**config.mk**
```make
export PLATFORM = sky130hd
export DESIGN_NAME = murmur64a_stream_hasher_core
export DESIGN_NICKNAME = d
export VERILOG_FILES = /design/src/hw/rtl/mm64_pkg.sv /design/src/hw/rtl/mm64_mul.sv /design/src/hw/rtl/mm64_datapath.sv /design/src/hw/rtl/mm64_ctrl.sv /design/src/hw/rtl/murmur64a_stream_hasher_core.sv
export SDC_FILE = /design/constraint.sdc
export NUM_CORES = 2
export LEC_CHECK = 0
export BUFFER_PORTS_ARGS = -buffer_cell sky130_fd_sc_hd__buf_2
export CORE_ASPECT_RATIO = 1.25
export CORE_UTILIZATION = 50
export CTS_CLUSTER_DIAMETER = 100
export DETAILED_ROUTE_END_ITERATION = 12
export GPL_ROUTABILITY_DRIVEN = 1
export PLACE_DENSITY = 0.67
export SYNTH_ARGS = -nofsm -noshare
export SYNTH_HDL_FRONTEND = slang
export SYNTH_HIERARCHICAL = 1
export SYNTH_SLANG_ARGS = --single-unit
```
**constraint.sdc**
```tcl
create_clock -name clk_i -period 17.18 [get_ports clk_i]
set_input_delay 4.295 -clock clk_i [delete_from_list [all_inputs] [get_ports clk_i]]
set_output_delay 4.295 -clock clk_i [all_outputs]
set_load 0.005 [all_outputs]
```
---
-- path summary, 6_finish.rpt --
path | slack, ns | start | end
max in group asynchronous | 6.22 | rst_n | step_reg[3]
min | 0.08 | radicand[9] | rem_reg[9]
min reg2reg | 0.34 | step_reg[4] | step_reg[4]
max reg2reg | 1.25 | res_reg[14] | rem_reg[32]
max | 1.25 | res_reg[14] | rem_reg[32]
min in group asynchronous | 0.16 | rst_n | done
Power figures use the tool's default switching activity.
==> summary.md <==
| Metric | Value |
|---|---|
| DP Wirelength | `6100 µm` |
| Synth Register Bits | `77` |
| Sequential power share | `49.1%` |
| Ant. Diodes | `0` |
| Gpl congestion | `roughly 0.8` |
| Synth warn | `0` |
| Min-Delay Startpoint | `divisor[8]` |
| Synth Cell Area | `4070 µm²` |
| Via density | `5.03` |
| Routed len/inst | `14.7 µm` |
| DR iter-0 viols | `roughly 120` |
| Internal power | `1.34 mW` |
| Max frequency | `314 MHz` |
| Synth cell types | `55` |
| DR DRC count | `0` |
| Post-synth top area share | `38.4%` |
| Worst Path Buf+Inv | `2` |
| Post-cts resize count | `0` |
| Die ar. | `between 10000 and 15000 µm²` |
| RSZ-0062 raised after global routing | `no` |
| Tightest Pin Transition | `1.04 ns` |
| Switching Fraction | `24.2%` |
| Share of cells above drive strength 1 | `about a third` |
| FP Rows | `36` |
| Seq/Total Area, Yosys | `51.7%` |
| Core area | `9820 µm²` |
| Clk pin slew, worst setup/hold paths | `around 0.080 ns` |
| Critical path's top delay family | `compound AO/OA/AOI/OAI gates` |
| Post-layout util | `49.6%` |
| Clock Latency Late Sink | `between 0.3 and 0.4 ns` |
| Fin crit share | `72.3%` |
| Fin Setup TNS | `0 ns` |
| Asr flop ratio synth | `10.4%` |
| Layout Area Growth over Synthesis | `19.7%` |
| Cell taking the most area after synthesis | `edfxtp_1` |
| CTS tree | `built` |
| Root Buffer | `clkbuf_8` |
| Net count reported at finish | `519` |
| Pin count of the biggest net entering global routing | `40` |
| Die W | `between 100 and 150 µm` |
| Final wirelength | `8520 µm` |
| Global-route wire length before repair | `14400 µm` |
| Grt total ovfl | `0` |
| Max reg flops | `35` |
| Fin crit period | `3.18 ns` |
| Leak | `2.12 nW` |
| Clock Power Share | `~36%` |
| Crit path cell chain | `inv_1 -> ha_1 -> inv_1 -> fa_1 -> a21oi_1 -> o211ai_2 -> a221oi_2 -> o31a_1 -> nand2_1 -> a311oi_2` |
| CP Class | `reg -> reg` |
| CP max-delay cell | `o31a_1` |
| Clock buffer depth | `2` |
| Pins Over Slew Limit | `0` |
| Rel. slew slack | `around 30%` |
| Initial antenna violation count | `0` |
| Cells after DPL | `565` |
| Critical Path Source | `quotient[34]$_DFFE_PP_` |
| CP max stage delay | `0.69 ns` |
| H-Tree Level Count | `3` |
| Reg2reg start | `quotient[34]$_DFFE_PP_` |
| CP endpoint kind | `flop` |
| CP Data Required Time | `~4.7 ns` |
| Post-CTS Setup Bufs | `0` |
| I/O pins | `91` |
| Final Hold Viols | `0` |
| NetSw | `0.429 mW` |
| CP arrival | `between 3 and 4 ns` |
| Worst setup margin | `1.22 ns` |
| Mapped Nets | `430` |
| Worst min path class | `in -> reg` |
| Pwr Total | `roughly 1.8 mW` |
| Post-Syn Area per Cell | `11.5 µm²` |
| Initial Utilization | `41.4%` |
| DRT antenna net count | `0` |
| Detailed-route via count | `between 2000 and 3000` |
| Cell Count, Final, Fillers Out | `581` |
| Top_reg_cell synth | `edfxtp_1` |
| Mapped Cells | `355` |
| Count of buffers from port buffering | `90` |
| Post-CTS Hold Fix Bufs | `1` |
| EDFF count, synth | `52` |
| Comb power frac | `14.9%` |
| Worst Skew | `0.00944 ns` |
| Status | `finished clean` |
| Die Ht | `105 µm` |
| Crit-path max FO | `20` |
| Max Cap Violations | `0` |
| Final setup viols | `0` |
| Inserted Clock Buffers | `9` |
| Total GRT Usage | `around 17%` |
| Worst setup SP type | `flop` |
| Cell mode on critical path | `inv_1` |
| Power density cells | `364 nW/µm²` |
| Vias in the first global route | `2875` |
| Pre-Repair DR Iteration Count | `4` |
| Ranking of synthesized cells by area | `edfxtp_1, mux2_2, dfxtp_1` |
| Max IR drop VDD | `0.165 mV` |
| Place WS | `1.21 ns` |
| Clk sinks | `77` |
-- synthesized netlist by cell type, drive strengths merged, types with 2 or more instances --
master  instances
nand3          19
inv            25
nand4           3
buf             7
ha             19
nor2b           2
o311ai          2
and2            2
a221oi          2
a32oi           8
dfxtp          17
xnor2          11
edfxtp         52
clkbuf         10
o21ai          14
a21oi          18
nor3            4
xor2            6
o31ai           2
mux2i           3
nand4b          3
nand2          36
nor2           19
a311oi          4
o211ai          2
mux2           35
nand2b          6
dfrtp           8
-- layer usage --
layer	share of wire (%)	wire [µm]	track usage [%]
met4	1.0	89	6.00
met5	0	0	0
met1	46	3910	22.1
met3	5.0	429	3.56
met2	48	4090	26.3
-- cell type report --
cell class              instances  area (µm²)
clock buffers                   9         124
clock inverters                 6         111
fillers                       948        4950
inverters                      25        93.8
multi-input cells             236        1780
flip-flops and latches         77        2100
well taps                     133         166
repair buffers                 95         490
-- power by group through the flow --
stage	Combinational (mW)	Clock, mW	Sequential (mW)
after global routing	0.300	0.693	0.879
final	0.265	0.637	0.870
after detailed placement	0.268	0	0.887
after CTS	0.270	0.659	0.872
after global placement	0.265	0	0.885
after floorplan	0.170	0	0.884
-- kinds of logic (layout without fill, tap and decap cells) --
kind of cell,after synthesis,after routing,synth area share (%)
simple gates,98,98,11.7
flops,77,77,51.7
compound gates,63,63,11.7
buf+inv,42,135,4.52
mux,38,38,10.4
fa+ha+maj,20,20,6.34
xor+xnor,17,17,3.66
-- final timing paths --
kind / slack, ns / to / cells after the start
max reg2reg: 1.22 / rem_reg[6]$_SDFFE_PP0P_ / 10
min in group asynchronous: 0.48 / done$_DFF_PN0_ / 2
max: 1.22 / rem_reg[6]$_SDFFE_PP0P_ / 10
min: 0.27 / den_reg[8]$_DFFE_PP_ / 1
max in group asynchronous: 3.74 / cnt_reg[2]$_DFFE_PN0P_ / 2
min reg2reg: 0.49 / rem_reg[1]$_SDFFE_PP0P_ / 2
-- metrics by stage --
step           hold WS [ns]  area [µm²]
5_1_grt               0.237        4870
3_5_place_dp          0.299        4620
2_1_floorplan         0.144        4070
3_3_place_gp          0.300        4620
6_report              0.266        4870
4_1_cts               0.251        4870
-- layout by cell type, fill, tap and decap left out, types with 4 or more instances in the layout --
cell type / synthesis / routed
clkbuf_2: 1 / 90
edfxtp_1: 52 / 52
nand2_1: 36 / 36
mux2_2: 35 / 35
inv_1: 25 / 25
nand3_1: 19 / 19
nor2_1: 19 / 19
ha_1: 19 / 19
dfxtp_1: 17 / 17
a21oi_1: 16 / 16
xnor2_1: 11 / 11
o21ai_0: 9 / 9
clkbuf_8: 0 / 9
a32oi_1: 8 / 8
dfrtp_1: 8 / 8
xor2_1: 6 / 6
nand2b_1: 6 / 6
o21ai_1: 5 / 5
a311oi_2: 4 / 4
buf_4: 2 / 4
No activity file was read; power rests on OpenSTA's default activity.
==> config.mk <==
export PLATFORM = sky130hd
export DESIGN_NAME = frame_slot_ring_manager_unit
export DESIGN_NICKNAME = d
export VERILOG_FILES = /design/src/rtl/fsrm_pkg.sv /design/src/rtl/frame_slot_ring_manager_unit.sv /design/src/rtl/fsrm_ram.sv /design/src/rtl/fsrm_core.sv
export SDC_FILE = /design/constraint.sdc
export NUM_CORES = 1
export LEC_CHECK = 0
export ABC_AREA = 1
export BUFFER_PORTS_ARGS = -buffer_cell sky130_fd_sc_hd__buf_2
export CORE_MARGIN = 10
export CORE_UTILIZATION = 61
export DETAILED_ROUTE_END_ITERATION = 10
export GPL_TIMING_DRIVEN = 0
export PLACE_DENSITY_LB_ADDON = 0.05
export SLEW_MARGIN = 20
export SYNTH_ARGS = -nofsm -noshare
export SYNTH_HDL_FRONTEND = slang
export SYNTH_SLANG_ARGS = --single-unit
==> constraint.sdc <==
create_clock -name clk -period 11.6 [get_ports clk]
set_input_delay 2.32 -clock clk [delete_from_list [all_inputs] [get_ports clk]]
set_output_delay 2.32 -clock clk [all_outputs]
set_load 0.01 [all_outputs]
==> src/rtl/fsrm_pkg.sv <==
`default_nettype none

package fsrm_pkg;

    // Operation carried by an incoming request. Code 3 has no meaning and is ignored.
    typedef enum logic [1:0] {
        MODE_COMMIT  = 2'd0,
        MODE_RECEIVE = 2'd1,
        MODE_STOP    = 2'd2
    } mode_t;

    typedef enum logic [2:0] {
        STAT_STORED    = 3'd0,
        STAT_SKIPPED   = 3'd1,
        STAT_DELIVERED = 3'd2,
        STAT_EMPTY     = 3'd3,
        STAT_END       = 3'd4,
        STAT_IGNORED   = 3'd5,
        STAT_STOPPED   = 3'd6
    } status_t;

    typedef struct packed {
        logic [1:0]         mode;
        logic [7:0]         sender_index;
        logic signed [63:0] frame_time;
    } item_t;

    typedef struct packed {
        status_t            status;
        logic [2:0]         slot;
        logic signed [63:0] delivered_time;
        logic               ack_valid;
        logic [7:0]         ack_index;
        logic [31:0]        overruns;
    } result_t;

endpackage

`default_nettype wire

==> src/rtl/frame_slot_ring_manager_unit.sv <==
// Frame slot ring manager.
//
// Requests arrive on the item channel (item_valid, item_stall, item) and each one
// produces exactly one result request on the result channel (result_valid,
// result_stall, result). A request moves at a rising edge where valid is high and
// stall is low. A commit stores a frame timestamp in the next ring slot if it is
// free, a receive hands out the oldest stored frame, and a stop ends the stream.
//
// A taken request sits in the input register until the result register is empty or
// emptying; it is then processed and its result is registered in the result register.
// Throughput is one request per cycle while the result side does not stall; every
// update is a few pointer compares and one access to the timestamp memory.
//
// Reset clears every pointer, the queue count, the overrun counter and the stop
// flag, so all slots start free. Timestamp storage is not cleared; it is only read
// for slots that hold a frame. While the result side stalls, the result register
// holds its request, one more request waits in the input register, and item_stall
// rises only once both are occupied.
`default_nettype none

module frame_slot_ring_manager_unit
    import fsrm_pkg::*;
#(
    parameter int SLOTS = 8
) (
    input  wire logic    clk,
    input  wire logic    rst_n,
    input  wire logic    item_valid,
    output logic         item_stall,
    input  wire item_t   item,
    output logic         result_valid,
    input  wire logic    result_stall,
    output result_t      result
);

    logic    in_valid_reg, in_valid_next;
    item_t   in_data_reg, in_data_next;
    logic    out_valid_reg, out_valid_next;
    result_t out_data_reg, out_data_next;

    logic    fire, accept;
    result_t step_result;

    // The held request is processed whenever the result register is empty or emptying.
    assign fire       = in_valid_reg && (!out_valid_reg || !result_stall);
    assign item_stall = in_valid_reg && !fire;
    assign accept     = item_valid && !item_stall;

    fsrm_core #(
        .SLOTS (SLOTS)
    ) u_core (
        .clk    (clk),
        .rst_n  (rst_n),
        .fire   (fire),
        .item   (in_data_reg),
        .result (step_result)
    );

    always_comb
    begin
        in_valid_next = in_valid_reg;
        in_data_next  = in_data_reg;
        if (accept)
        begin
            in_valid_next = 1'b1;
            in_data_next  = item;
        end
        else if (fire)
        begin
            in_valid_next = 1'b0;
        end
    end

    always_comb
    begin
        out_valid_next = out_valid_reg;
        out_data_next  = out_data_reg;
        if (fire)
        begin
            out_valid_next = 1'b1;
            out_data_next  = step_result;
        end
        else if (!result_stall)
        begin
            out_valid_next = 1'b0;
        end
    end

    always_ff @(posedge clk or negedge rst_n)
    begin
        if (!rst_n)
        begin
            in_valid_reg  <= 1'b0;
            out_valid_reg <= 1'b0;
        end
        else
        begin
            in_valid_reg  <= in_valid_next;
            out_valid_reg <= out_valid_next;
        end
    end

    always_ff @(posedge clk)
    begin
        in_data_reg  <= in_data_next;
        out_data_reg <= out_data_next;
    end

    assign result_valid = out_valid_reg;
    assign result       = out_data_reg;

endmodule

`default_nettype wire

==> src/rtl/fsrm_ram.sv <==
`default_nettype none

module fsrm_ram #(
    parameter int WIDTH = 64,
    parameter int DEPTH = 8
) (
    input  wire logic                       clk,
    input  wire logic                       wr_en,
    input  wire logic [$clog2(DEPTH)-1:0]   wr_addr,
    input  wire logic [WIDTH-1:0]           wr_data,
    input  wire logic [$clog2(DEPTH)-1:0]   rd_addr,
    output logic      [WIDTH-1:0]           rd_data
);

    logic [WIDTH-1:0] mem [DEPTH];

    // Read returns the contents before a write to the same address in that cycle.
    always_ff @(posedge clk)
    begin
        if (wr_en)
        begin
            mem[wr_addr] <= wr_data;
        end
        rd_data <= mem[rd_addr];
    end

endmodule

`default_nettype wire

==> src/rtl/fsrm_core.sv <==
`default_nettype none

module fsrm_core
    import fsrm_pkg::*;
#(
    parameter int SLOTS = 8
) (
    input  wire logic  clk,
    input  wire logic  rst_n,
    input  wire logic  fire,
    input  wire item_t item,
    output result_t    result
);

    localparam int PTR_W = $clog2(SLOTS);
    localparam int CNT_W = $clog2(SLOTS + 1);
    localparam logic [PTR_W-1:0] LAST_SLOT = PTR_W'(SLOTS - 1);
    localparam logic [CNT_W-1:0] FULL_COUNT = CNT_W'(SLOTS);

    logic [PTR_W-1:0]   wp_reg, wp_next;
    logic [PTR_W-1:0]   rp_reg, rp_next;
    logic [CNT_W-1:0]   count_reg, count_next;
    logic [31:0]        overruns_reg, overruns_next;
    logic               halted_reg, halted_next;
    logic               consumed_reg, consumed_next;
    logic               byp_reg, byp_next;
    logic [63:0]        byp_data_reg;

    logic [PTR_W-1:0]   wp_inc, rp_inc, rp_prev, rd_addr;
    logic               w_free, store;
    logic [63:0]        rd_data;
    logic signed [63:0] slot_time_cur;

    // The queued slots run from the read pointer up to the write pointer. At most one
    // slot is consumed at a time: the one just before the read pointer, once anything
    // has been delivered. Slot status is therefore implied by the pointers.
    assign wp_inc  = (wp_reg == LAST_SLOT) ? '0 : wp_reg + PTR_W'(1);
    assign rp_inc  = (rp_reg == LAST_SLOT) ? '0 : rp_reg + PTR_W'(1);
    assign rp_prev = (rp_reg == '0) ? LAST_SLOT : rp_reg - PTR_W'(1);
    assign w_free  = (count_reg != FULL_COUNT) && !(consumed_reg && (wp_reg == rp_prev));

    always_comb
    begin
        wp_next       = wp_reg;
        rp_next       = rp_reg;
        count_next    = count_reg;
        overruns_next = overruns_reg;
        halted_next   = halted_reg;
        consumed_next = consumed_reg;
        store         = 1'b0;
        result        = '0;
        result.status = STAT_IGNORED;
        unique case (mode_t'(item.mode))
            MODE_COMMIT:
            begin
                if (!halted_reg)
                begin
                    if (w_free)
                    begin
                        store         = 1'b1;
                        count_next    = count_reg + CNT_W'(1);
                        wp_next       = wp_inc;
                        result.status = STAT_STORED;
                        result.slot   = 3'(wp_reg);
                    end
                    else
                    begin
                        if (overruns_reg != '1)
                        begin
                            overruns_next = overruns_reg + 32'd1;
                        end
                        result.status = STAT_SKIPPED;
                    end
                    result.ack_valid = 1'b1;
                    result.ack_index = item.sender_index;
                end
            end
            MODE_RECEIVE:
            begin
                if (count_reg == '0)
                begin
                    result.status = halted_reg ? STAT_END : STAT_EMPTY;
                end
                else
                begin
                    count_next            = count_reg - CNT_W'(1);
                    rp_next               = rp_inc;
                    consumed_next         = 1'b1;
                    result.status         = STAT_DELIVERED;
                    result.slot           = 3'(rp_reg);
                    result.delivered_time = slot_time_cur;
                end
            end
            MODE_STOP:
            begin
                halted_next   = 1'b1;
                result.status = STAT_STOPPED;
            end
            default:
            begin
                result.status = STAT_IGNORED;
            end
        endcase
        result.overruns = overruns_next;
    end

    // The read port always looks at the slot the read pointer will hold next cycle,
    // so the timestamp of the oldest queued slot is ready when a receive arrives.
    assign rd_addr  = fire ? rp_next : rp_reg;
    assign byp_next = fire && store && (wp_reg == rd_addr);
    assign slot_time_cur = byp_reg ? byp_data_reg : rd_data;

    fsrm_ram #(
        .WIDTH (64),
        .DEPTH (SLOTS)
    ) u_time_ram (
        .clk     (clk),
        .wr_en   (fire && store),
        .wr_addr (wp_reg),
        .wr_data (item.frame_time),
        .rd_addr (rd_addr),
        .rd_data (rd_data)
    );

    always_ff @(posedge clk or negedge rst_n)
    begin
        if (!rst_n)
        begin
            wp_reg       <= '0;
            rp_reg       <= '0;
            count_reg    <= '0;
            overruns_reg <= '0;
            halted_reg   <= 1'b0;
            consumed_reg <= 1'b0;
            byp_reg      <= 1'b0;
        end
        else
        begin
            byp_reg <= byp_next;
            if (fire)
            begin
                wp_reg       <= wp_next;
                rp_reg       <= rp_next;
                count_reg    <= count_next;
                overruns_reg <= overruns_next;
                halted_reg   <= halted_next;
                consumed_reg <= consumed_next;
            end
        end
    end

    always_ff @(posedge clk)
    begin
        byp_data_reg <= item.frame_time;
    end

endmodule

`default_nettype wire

**Activity**
For this exercise, please output exactly the lines above starting at the line with "Clock Latency Late" and ending at the line with "Root Buffer |", ends included.

**Answer area**
| Clock Latency Late Sink | `between 0.3 and 0.4 ns` |
| Fin crit share | `72.3%` |
| Fin Setup TNS | `0 ns` |
| Asr flop ratio synth | `10.4%` |
| Layout Area Growth over Synthesis | `19.7%` |
| Cell taking the most area after synthesis | `edfxtp_1` |
| CTS tree | `built` |
| Root Buffer | `clkbuf_8` |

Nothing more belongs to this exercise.